Park in Mishima, Shizuoka prefecture, Japan

Rakuju-en (楽寿園) is a public park with a Japanese garden and zoo, located in the city of Mishima, Shizuoka Prefecture, Japan. It was designated as a National Place of Scenic Beauty of Japan as well as a Natural monument of Japan in 1954. In 2012, the Rakuju-en was designated as part of the Izu Peninsula Geopark.

==History==
The site of Rakuju-en was once known as Kohamayama, and was the location of a Buddhist temple (Aizen-in), and two Shinto shrines (Sengen Jinja, Hirose Jinja), all of which no longer exist. The property was purchased by Prince Komatsu Akihito in 1890, and was developed into a villa with a Kyoto-style sukiya-zukuri-style residence, with extensive gardens.

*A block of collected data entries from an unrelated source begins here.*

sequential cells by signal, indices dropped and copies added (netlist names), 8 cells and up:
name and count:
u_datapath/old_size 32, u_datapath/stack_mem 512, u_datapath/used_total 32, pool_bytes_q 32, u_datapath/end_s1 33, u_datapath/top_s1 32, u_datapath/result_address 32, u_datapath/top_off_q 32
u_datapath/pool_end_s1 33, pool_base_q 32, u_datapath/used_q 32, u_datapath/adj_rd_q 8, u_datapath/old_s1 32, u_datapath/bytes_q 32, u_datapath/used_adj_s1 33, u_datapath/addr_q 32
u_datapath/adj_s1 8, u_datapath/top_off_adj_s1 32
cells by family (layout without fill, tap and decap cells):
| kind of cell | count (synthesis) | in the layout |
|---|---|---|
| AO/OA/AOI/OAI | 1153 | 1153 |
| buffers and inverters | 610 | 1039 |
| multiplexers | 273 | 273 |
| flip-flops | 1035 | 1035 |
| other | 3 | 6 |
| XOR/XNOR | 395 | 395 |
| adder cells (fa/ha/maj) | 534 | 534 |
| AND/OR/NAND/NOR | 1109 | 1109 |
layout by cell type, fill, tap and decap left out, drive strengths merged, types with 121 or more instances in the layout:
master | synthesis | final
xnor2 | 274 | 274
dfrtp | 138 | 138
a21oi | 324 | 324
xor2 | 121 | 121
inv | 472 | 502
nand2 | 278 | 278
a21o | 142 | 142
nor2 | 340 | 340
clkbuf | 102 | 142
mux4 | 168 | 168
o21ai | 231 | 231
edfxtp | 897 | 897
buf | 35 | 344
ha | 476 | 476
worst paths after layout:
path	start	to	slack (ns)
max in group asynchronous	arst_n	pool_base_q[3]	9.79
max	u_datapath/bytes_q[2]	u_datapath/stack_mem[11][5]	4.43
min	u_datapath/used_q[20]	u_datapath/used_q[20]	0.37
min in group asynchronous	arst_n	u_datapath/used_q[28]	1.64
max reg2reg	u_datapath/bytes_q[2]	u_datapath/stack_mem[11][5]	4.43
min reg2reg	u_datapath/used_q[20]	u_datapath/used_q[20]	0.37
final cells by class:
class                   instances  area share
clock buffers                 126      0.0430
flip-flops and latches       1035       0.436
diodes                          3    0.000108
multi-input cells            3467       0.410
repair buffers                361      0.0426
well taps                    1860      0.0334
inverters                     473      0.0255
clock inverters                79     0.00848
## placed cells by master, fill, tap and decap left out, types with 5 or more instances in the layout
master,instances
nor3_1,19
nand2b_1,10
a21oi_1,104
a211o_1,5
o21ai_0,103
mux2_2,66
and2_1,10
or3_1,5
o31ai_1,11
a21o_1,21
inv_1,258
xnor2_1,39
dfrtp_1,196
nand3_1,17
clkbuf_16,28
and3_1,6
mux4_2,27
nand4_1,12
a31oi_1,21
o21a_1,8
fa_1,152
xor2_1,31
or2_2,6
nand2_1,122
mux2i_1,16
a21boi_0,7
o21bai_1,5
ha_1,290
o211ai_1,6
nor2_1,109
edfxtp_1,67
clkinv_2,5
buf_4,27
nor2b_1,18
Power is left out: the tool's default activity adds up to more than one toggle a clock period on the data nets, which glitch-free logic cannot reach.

This residence, the "Rakuju-kan" still exists, and exhibits the works of six Meiji period Imperial Household Artists, which can be viewed on prior appointment.

On his death in 1911, the property passed to Korean Crown Prince Yi Un who named it Changdeokgung after one of the palaces in Seoul. In 1927, he sold the property to industrialist and property developer Oake Keizo, who was originally from Izu Province. In 1952, the property passed to the city of Mishima and was opened as a public park.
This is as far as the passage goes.